How do we know that our result does even describe a $N$-electron system in the right way?
Since our Slater determinant has a size of $2M$ how is it possible to just fill the lowest orbitals and ignore all other?
Best Answer
I think the confusion here is about the number of orbitals vs. the number of electrons in the Slater determinant. In the first equation the indices of $x_i$ enumerate the electrons, but the indices of $\phi_j$ are actually shortcuts for the orbitals: $N$ electrons occupy $N$ different states, but it doesn't mean that there are only $N$ states - we simply use only these $N$ state for constructing the particular $N$-electron wave function.

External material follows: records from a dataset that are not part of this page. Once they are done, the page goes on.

===== src/shared/pot_lock_defines.svh =====
`ifndef POT_LOCK_DEFINES_SVH
`define POT_LOCK_DEFINES_SVH

// Wiper code range
`define WIPER_MIN          6'h00
`define WIPER_MAX          6'h3f
// Timing (ns, write cycle in us) and derived cycle counts at 40 MHz
`define CLK_PERIOD_NS      25
`define SETUP_NS           500
`define HOLD_NS            500
`define SETUP_CYC          ((`SETUP_NS + `CLK_PERIOD_NS - 1) / `CLK_PERIOD_NS)
`define HOLD_CYC           ((`HOLD_NS + `CLK_PERIOD_NS - 1) / `CLK_PERIOD_NS)
`define NV_WRITE_US        5000
`define NV_WRITE_CYC       ((`NV_WRITE_US * 1000 + `CLK_PERIOD_NS - 1) / `CLK_PERIOD_NS)
`define CNT_W              18
`define CNT_ZERO           18'h00000
`define CNT_ONE            18'h00001

`endif


===== src/shared/pot_lock_pkg.sv =====
package pot_lock_pkg;

    // Commands accepted on the host command port
    typedef enum logic [1:0] {
        CMD_LOCK   = 2'h0,   // Write wiper to memory and set lock
        CMD_UNLOCK = 2'h1,   // Write wiper to memory and clear lock
        CMD_INC    = 2'h2,   // Plain increment, no store
        CMD_DEC    = 2'h3    // Plain decrement, no store
    } cmd_e;

    // Sequencer states, one-hot
    typedef enum logic [6:0] {
        ST_IDLE    = 7'h01,
        ST_SETUP   = 7'h02,
        ST_HV      = 7'h04,
        ST_UD_SET  = 7'h08,
        ST_RELEASE = 7'h10,
        ST_STEP    = 7'h20,
        ST_BUSY    = 7'h40
    } state_e;

endpackage : pot_lock_pkg


===== src/rtl/pot_lock_command_sequencer.sv =====
`timescale 1ns/1ps
`include "pot_lock_defines.svh"

module pot_lock_command_sequencer
    import pot_lock_pkg::*;
(
    // Clock and control
    input  wire logic       clk,
    input  wire logic       reset,
    input  wire logic       enable,
    // Command port
    input  wire logic       cmd_valid,
    input  wire logic [1:0] cmd,
    output logic            cmd_ready,
    output logic            cmd_done,
    // Host view of the device
    output logic [5:0]      wiper_est,
    output logic            lock_est,
    // Device pins
    output logic            select_n,
    output logic            select_hv,
    output logic            up_down
);

    // ----------------------------------------------------------------
    // State
    // ----------------------------------------------------------------
    typedef struct packed {
        state_e            st;
        logic [1:0]        op;
        logic [`CNT_W-1:0] cnt;
        logic              ready;
        logic              done;
        logic [5:0]        wiper;
        logic              lock;
        logic              sel_n;
        logic              hv;
        logic              ud;
    } regs_s;

    regs_s r;
    regs_s next_r;

    // ----------------------------------------------------------------
    // Command decode
    // ----------------------------------------------------------------
    // Phase lengths come from the setup and hold counts in the defines
    // header; the store path adds the whole write cycle, and cmd_ready
    // stays low all that time so that no request reaches a deaf device
    // Decode flags for the sequencer
    logic take_cmd;
    logic cmd_is_store;
    logic op_is_store;
    logic op_is_inc;
    logic op_is_dec;
    logic at_top;
    logic at_bottom;
    logic cnt_done;

    // Request qualifiers seen in idle
    assign take_cmd     = cmd_valid && r.ready;
    assign cmd_is_store = (cmd == CMD_LOCK) || (cmd == CMD_UNLOCK);

    // Held operation of the running sequence
    assign op_is_store  = (r.op == CMD_LOCK) || (r.op == CMD_UNLOCK);
    assign op_is_inc    = (r.op == CMD_INC);
    assign op_is_dec    = (r.op == CMD_DEC);

    // Saturation limits of the tracked wiper
    assign at_top       = (r.wiper == `WIPER_MAX);
    assign at_bottom    = (r.wiper == `WIPER_MIN);

    // Phase timer expiry
    assign cnt_done     = (r.cnt == `CNT_ZERO);

    // ----------------------------------------------------------------
    // Sequencer
    // ----------------------------------------------------------------
    // Next-state logic for all pin sequences
    always_comb begin
        next_r      = r;
        next_r.done = 1'b0;
        // Phase timer counts down to zero and rests there
        if (!cnt_done) begin
            next_r.cnt = r.cnt - `CNT_ONE;
        end
        case (r.st)
            // Wait for a request with select parked at normal high
            ST_IDLE: begin
                next_r.ready = 1'b1;
                if (take_cmd) begin
                    next_r.ready = 1'b0;
                    next_r.op    = cmd;
                    next_r.sel_n = 1'b1;
                    // Store and increment preset up/down high, decrement presets it low
                    next_r.ud    = cmd_is_store || (cmd == CMD_INC);
                    next_r.cnt   = `CNT_W'(`SETUP_CYC);
                    next_r.st    = ST_SETUP;
                end
            end
            // Up/down settles before select moves
            ST_SETUP: begin
                if (cnt_done) begin
                    next_r.cnt = `CNT_W'(`HOLD_CYC);
                    if (op_is_store) begin
                        // Select climbs from normal high to the high-voltage level
                        next_r.hv = 1'b1;
                        next_r.st = ST_HV;
                    end else begin
                        // Select falls: the device latches the step direction here
                        next_r.sel_n = 1'b0;
                        next_r.st    = ST_STEP;
                    end
                end
            end
            // High voltage stands on select
            ST_HV: begin
                if (cnt_done) begin
                    // Lock: up/down low; unlock: keep it static
                    next_r.ud  = (r.op == CMD_UNLOCK);
                    next_r.cnt = `CNT_W'(`SETUP_CYC);
                    next_r.st  = ST_UD_SET;
                end
            end
            // Up/down has its final level, drop select back to normal high
            ST_UD_SET: begin
                if (cnt_done) begin
                    next_r.hv   = 1'b0;
                    next_r.lock = (r.op == CMD_LOCK);
                    next_r.cnt  = `CNT_W'(`NV_WRITE_CYC);
                    next_r.st   = ST_BUSY;
                end
            end
            // Select low: one rising edge of up/down moves the wiper
            ST_STEP: begin
                if (cnt_done) begin
                    next_r.cnt = `CNT_W'(`HOLD_CYC);
                    if (op_is_inc && r.ud) begin
                        // Increment starts high, so it first needs a low phase
                        next_r.ud = 1'b0;
                    end else begin
                        // Rising edge of up/down steps the wiper
                        next_r.ud = 1'b1;
                        if (op_is_inc && !at_top) begin
                            next_r.wiper = r.wiper + 6'h01;
                        end else if (op_is_dec && !at_bottom) begin
                            next_r.wiper = r.wiper - 6'h01;
                        end
                        next_r.st = ST_RELEASE;
                    end
                end
            end
            // Park up/down so that the select rise starts no store
            ST_RELEASE: begin
                if (cnt_done) begin
                    if (op_is_dec && r.ud) begin
                        // Decrement must end low, a high level here would store
                        next_r.ud  = 1'b0;
                        next_r.cnt = `CNT_W'(`HOLD_CYC);
                    end else begin
                        next_r.sel_n = 1'b1;
                        next_r.done  = 1'b1;
                        next_r.st    = ST_IDLE;
                    end
                end
            end
            // Device ignores all commands until the write cycle ends
            ST_BUSY: begin
                // Write cycle timer counts from the return of select to normal high
                if (cnt_done) begin
                    next_r.done = 1'b1;
                    next_r.st   = ST_IDLE;
                end
            end
            default: begin
                next_r.st = ST_IDLE;
            end
        endcase
    end

    // Register stage with clock enable
    // Enable low holds every phase timer and pin level as it stands
    always_ff @(posedge clk) begin
        if (reset) begin
            r.st    <= ST_IDLE;
            r.op    <= CMD_LOCK;
            r.cnt   <= `CNT_ZERO;
            r.ready <= 1'b0;
            r.done  <= 1'b0;
            r.wiper <= `WIPER_MIN;
            r.lock  <= 1'b0;
            r.sel_n <= 1'b1;
            r.hv    <= 1'b0;
            r.ud    <= 1'b1;
        end else if (enable) begin
            r <= next_r;
        end
    end

    // Outputs straight from flops
    // No decode gate sits between the state and a pin,
    // so the device never sees a glitch on select or up/down
    assign cmd_ready = r.ready;
    assign cmd_done  = r.done;
    assign wiper_est = r.wiper;
    assign lock_est  = r.lock;
    assign select_n  = r.sel_n;
    assign select_hv = r.hv;
    assign up_down   = r.ud;

endmodule : pot_lock_command_sequencer
## config.mk

```make
export PLATFORM = sky130hd
export DESIGN_NAME = apscs_core
export DESIGN_NICKNAME = d
export VERILOG_FILES = /design/src/apscs_pkg.sv /design/src/apscs_core.sv
export SDC_FILE = /design/constraint.sdc
export NUM_CORES = 1
export LEC_CHECK = 0
export ABC_AREA = 1
export BUFFER_PORTS_ARGS = -buffer_cell sky130_fd_sc_hd__buf_2
export CAP_MARGIN = 20
export CORE_ASPECT_RATIO = 1.2
export CORE_MARGIN = 2
export CORE_UTILIZATION = 45
export DETAILED_ROUTE_END_ITERATION = 8
export PLACE_DENSITY = 0.62
export SYNTH_ARGS = -nofsm -noshare
export SYNTH_HDL_FRONTEND = slang
export SYNTH_SLANG_ARGS = --single-unit
export TNS_END_PERCENT = 1
```

## constraint.sdc

```tcl
create_clock -name sys_clk -period 3.6 [get_ports sys_clk]
set_clock_uncertainty 0.2 [all_clocks]
set_input_delay 0.36 -clock sys_clk [delete_from_list [all_inputs] [get_ports sys_clk]]
set_output_delay 0.36 -clock sys_clk [all_outputs]
set_load 0.01 [all_outputs]
```
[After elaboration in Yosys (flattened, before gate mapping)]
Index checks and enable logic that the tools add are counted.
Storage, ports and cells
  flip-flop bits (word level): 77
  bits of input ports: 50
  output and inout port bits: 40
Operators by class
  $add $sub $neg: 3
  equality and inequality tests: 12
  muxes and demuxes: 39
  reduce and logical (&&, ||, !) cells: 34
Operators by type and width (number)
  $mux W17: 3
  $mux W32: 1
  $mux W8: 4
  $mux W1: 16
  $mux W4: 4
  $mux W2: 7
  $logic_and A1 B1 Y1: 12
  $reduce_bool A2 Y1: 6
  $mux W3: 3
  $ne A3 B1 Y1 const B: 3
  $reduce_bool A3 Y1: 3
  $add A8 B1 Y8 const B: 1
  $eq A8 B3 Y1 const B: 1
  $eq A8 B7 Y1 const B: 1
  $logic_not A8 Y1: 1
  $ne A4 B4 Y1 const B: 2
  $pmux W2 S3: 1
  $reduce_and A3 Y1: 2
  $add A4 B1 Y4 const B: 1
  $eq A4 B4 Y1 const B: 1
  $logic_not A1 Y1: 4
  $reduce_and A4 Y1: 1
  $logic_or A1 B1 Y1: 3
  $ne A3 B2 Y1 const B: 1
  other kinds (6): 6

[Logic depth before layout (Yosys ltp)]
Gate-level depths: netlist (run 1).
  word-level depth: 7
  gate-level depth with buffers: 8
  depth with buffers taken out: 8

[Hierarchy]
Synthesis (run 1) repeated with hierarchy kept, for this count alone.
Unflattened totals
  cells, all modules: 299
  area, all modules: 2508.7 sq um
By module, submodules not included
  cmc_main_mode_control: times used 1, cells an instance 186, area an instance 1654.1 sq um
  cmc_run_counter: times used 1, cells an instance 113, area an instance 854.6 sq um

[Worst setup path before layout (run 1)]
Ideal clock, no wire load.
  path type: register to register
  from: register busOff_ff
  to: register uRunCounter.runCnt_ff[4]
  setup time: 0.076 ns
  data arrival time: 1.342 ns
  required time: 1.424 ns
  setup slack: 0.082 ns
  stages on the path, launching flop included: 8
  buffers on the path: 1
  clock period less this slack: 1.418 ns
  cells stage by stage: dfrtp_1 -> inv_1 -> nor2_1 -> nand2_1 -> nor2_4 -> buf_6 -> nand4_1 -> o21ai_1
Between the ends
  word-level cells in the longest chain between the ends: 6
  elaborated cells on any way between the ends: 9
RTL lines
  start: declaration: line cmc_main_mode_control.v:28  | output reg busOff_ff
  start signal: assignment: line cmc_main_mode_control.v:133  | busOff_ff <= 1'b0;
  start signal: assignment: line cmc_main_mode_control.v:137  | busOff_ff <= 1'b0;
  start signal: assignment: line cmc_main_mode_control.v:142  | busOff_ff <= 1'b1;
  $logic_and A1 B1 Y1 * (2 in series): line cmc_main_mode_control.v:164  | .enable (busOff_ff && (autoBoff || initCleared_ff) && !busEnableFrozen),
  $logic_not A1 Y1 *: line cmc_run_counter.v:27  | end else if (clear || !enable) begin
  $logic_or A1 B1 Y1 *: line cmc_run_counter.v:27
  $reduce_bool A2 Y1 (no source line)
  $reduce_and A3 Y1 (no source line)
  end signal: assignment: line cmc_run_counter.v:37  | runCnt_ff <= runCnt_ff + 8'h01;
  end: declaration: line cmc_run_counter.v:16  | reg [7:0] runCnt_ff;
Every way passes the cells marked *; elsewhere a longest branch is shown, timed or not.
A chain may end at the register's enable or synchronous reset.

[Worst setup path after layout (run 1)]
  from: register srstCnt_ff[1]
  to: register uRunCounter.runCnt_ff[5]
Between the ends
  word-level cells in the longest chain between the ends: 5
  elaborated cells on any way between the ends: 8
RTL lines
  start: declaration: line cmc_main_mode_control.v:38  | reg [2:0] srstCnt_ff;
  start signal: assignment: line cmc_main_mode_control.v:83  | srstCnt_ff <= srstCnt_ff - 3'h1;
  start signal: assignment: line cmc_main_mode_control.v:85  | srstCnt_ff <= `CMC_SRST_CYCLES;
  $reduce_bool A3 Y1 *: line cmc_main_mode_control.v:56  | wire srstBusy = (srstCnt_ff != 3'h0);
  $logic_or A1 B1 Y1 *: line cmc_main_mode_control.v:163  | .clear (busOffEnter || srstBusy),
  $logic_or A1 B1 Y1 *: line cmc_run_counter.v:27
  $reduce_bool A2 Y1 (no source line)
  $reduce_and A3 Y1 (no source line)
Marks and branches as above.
--- src/pkg/iop_pkg.sv ---
// package: i/o register map, opcodes and widths for the i/o port register block
package iop_pkg;
    localparam int          IOP_DATA_W        = 8;
    localparam int          IOP_ADDR_W        = 8;
    localparam int          IOP_NUM_PORTS     = 4;
    localparam logic [7:0]  IOP_ADDR_P0_DATA  = 8'h00;
    localparam logic [7:0]  IOP_ADDR_P1_DATA  = 8'h01;
    localparam logic [7:0]  IOP_ADDR_P2_DATA  = 8'h02;
    localparam logic [7:0]  IOP_ADDR_P3_DATA  = 8'h03;
    localparam logic [7:0]  IOP_ADDR_P0_IRQEN = 8'h04;
    localparam logic [7:0]  IOP_ADDR_P1_IRQEN = 8'h05;
    localparam logic [7:0]  IOP_ADDR_P2_IRQEN = 8'h06;
    localparam logic [7:0]  IOP_ADDR_P3_IRQEN = 8'h07;
    localparam logic [7:0]  IOP_DATA_RESET    = 8'h00;
    localparam logic [7:0]  IOP_IRQEN_RESET   = 8'h00;
    localparam logic [7:0]  IOP_UNMAPPED_RD   = 8'h00;
    localparam logic [7:0]  IOP_OP_READ       = 8'h29;
    localparam logic [7:0]  IOP_OP_WRITE      = 8'h2A;
    localparam logic [7:0]  IOP_OP_WRITE_X    = 8'h2B;
    typedef enum logic [1:0] {
        IOP_CMD_NONE   = 2'b00,
        IOP_CMD_READ   = 2'b01,
        IOP_CMD_WRITE  = 2'b11,
        IOP_CMD_WRITEX = 2'b10
    } iop_cmd_type;
endpackage

--- src/verilog/iop_decode.sv ---
// instruction decoder: opcode to i/o command and effective port address
`timescale 1ns/10ps
`default_nettype none
module iop_decode (
    input  wire logic [7:0]           opcode_i,
    input  wire logic [7:0]           addr_field_i,
    input  wire logic [7:0]           index_x_i,
    output iop_pkg::iop_cmd_type      cmd_o,
    output logic [7:0]                eff_addr_o
);
    import iop_pkg::*;

    always_comb begin
        cmd_o      = IOP_CMD_NONE;
        eff_addr_o = addr_field_i;
        case (opcode_i)
            IOP_OP_READ: begin
                cmd_o = IOP_CMD_READ;
            end
            IOP_OP_WRITE: begin
                cmd_o = IOP_CMD_WRITE;
            end
            IOP_OP_WRITE_X: begin
                cmd_o = IOP_CMD_WRITEX;
                // address wraps modulo 256; field 0 leaves x alone
                eff_addr_o = 8'(addr_field_i + index_x_i);
            end
            default: begin
                cmd_o = IOP_CMD_NONE;
            end
        endcase
    end
endmodule // iop_decode
`default_nettype wire

--- src/verilog/iop_regs.sv ---
// i/o register bank: gpio port data and per-port interrupt enables
`timescale 1ns/10ps
`default_nettype none
// What this block does
// - read returns addressed register to accumulator
// - direct write stores accumulator at address
// - indexed write address is field plus x
// - zero address field selects by x alone
// - write-only irq enables per port follow data
module iop_regs (
    input  wire logic                 clk_sys_i,
    input  wire logic                 rst_n_i,
    input  wire logic                 instr_valid_i,
    input  wire logic [7:0]           opcode_i,
    input  wire logic [7:0]           addr_field_i,
    input  wire logic [7:0]           index_x_i,
    input  wire logic [7:0]           acc_i,
    output logic [7:0]                rd_data_o,
    output logic                      rd_valid_o,
    output logic [31:0]               port_data_o,
    output logic [31:0]               port_irq_en_o
);
    import iop_pkg::*;

    ////////////////////////////////////////////////////////////////////////////////
    iop_cmd_type cmd;
    logic [7:0]  eff_addr;
    logic [7:0]  port_data [IOP_NUM_PORTS];
    logic [7:0]  irq_en    [IOP_NUM_PORTS];
    logic        wr_en;

    iop_decode u_decode (
        .opcode_i     (opcode_i),
        .addr_field_i (addr_field_i),
        .index_x_i    (index_x_i),
        .cmd_o        (cmd),
        .eff_addr_o   (eff_addr)
    );

    function automatic logic is_data_addr(input logic [7:0] a);
        return a <= IOP_ADDR_P3_DATA;
    endfunction

    function automatic logic is_irqen_addr(input logic [7:0] a);
        return (a >= IOP_ADDR_P0_IRQEN) && (a <= IOP_ADDR_P3_IRQEN);
    endfunction

    // both write forms share one path; reserved addresses simply miss decode
    assign wr_en = instr_valid_i && (cmd == IOP_CMD_WRITE || cmd == IOP_CMD_WRITEX);

    ////////////////////////////////////////////////////////////////////////////////
    always_ff @(posedge clk_sys_i) begin
        if (!rst_n_i) begin
            for (int i = 0; i < IOP_NUM_PORTS; i++) begin
                port_data[i] <= IOP_DATA_RESET;
            end
        end else if (wr_en && is_data_addr(eff_addr)) begin
            port_data[eff_addr[1:0]] <= acc_i;
        end
    end

    always_ff @(posedge clk_sys_i) begin
        if (!rst_n_i) begin
            for (int i = 0; i < IOP_NUM_PORTS; i++) begin
                irq_en[i] <= IOP_IRQEN_RESET;
            end
        end else if (wr_en && is_irqen_addr(eff_addr)) begin
            irq_en[eff_addr[1:0]] <= acc_i;
        end
    end

    // read answers one cycle after the instruction; enables are write-only
    always_ff @(posedge clk_sys_i) begin
        if (!rst_n_i) begin
            rd_data_o  <= IOP_UNMAPPED_RD;
            rd_valid_o <= 1'b0;
        end else begin
            rd_valid_o <= instr_valid_i && (cmd == IOP_CMD_READ);
            if (instr_valid_i && cmd == IOP_CMD_READ) begin
                if (is_data_addr(eff_addr)) begin
                    rd_data_o <= port_data[eff_addr[1:0]];
                end else begin
                    rd_data_o <= IOP_UNMAPPED_RD;
                end
            end
        end
    end

    always_comb begin
        for (int i = 0; i < IOP_NUM_PORTS; i++) begin
            port_data_o[i*8 +: 8]   = port_data[i];
            port_irq_en_o[i*8 +: 8] = irq_en[i];
        end
    end

    ////////////////////////////////////////////////////////////////////////////////
    a_read_returns: assert property (@(posedge clk_sys_i) disable iff (!rst_n_i)
        instr_valid_i && opcode_i == IOP_OP_READ && addr_field_i <= IOP_ADDR_P3_DATA
        |=> rd_valid_o && rd_data_o == $past(port_data_o[addr_field_i[1:0]*8 +: 8]))
        else $error("read data mismatch");

    a_direct_write: assert property (@(posedge clk_sys_i) disable iff (!rst_n_i)
        instr_valid_i && opcode_i == IOP_OP_WRITE && addr_field_i <= IOP_ADDR_P3_DATA
        |=> port_data_o[$past(addr_field_i[1:0])*8 +: 8] == $past(acc_i))
        else $error("direct write not stored");

    a_indexed_write: assert property (@(posedge clk_sys_i) disable iff (!rst_n_i)
        instr_valid_i && opcode_i == IOP_OP_WRITE_X
        && 8'(addr_field_i + index_x_i) <= IOP_ADDR_P3_DATA
        |=> port_data_o[$past(2'(addr_field_i + index_x_i))*8 +: 8] == $past(acc_i))
        else $error("indexed write not stored");

    a_zero_field: assert property (@(posedge clk_sys_i) disable iff (!rst_n_i)
        instr_valid_i && opcode_i == IOP_OP_WRITE_X && addr_field_i == 8'h00
        && index_x_i >= IOP_ADDR_P0_IRQEN && index_x_i <= IOP_ADDR_P3_IRQEN
        |=> port_irq_en_o[$past(index_x_i[1:0])*8 +: 8] == $past(acc_i))
        else $error("index-only select failed");

    a_irqen_write: assert property (@(posedge clk_sys_i) disable iff (!rst_n_i)
        instr_valid_i && opcode_i == IOP_OP_WRITE && addr_field_i >= IOP_ADDR_P0_IRQEN
        && addr_field_i <= IOP_ADDR_P3_IRQEN
        |=> port_irq_en_o[$past(addr_field_i[1:0])*8 +: 8] == $past(acc_i)
            && $stable(port_data_o))
        else $error("irq enable write wrong");

    a_unmapped_keep: assert property (@(posedge clk_sys_i) disable iff (!rst_n_i)
        instr_valid_i && (opcode_i == IOP_OP_WRITE || opcode_i == IOP_OP_READ)
        && addr_field_i > IOP_ADDR_P3_IRQEN
        |=> $stable(port_data_o) && $stable(port_irq_en_o))
        else $error("unmapped write changed state");

    a_no_instr_keep: assert property (@(posedge clk_sys_i) disable iff (!rst_n_i)
        !instr_valid_i |=> !rd_valid_o && $stable(port_data_o) && $stable(port_irq_en_o))
        else $error("state changed without instruction");

    a_read_no_write: assert property (@(posedge clk_sys_i) disable iff (!rst_n_i)
        instr_valid_i && opcode_i == IOP_OP_READ
        |=> $stable(port_data_o) && $stable(port_irq_en_o))
        else $error("read altered registers");

    ////////////////////////////////////////////////////////////////////////////////
    // read path: pulse only after a read, data held between reads
    a_read_pulse_only: assert property (@(posedge clk_sys_i) disable iff (!rst_n_i)
        !(instr_valid_i && opcode_i == IOP_OP_READ)
        |=> !rd_valid_o)
        else $error("read valid without a read");

    a_read_data_hold: assert property (@(posedge clk_sys_i) disable iff (!rst_n_i)
        !(instr_valid_i && opcode_i == IOP_OP_READ)
        |=> $stable(rd_data_o))
        else $error("read data moved without a read");

    a_read_unmapped: assert property (@(posedge clk_sys_i) disable iff (!rst_n_i)
        instr_valid_i && opcode_i == IOP_OP_READ && addr_field_i > IOP_ADDR_P3_DATA
        |=> rd_valid_o && rd_data_o == IOP_UNMAPPED_RD)
        else $error("unmapped read not fixed value");

    // enables never read back, so software cannot learn them through the bank
    a_irqen_no_readback: assert property (@(posedge clk_sys_i) disable iff (!rst_n_i)
        instr_valid_i && opcode_i == IOP_OP_READ
        && addr_field_i >= IOP_ADDR_P0_IRQEN && addr_field_i <= IOP_ADDR_P3_IRQEN
        |=> rd_data_o == IOP_UNMAPPED_RD)
        else $error("irq enable read back");

    ////////////////////////////////////////////////////////////////////////////////
    // write paths: at most one byte moves, nothing else
    a_indexed_irqen: assert property (@(posedge clk_sys_i) disable iff (!rst_n_i)
        instr_valid_i && opcode_i == IOP_OP_WRITE_X
        && 8'(addr_field_i + index_x_i) >= IOP_ADDR_P0_IRQEN
        && 8'(addr_field_i + index_x_i) <= IOP_ADDR_P3_IRQEN
        |=> port_irq_en_o[$past(2'(addr_field_i + index_x_i))*8 +: 8] == $past(acc_i)
            && $stable(port_data_o))
        else $error("indexed enable write wrong");

    a_indexed_keeps_en: assert property (@(posedge clk_sys_i) disable iff (!rst_n_i)
        instr_valid_i && opcode_i == IOP_OP_WRITE_X
        && 8'(addr_field_i + index_x_i) <= IOP_ADDR_P3_DATA
        |=> $stable(port_irq_en_o))
        else $error("indexed data write touched enables");

    a_indexed_wraps: assert property (@(posedge clk_sys_i) disable iff (!rst_n_i)
        instr_valid_i && opcode_i == IOP_OP_WRITE_X
        && {1'b0, addr_field_i} + {1'b0, index_x_i} > 9'h0FF
        && 8'(addr_field_i + index_x_i) <= IOP_ADDR_P3_DATA
        |=> port_data_o[$past(2'(addr_field_i + index_x_i))*8 +: 8] == $past(acc_i))
        else $error("indexed address did not wrap");

    a_zero_field_data: assert property (@(posedge clk_sys_i) disable iff (!rst_n_i)
        instr_valid_i && opcode_i == IOP_OP_WRITE_X && addr_field_i == 8'h00
        && index_x_i <= IOP_ADDR_P3_DATA
        |=> port_data_o[$past(index_x_i[1:0])*8 +: 8] == $past(acc_i))
        else $error("index-only data select failed");

    a_direct_keeps_en: assert property (@(posedge clk_sys_i) disable iff (!rst_n_i)
        instr_valid_i && opcode_i == IOP_OP_WRITE && addr_field_i <= IOP_ADDR_P3_DATA
        |=> $stable(port_irq_en_o))
        else $error("direct data write touched enables");

    a_direct_others_keep: assert property (@(posedge clk_sys_i) disable iff (!rst_n_i)
        instr_valid_i && opcode_i == IOP_OP_WRITE && addr_field_i <= IOP_ADDR_P3_DATA
        |=> (port_data_o & ~(32'h0000_00FF << ($past(addr_field_i[1:0]) * 8)))
            == ($past(port_data_o) & ~(32'h0000_00FF << ($past(addr_field_i[1:0]) * 8))))
        else $error("direct write hit another port");

    a_enable_keeps_others: assert property (@(posedge clk_sys_i) disable iff (!rst_n_i)
        instr_valid_i && opcode_i == IOP_OP_WRITE && addr_field_i >= IOP_ADDR_P0_IRQEN
        && addr_field_i <= IOP_ADDR_P3_IRQEN
        |=> (port_irq_en_o & ~(32'h0000_00FF << ($past(addr_field_i[1:0]) * 8)))
            == ($past(port_irq_en_o) & ~(32'h0000_00FF << ($past(addr_field_i[1:0]) * 8))))
        else $error("enable write hit another port");

    a_write_no_pulse: assert property (@(posedge clk_sys_i) disable iff (!rst_n_i)
        instr_valid_i && (opcode_i == IOP_OP_WRITE || opcode_i == IOP_OP_WRITE_X)
        |=> !rd_valid_o && $stable(rd_data_o))
        else $error("write disturbed read path");

    // unknown opcodes must be harmless: the core shares this bus with other ops
    a_unknown_op_keep: assert property (@(posedge clk_sys_i) disable iff (!rst_n_i)
        instr_valid_i && opcode_i != IOP_OP_READ && opcode_i != IOP_OP_WRITE
        && opcode_i != IOP_OP_WRITE_X
        |=> !rd_valid_o && $stable(port_data_o) && $stable(port_irq_en_o))
        else $error("unknown opcode changed state");
endmodule // iop_regs
`default_nettype wire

A clearer but more cumbersome notation would be $$\psi_{j_1, j_2,..., j_N}(x_1,x_2,… x_N) = \frac{1}{\sqrt{N!}}\begin{vmatrix} \phi_{j_1}(x_1) & \phi_{j_2}(x_1) & … & \phi_{j_N}(x_1)\\ .\\ .\\ .\\ \phi_{j_1}(x_N) & \phi_{j_2}(x_N) & … & \phi_{j_N}(x_N)\end{vmatrix}, $$ where $j_1,...,j_N$ is a selection of $N$ orbitals out of $M$ single-particle eigenstates of the one-particle Hamiltonian (i.e., any of the $j_i$ can take values in the range $1...M$, but of course they should be all different to give a non-zero Slater determinant.)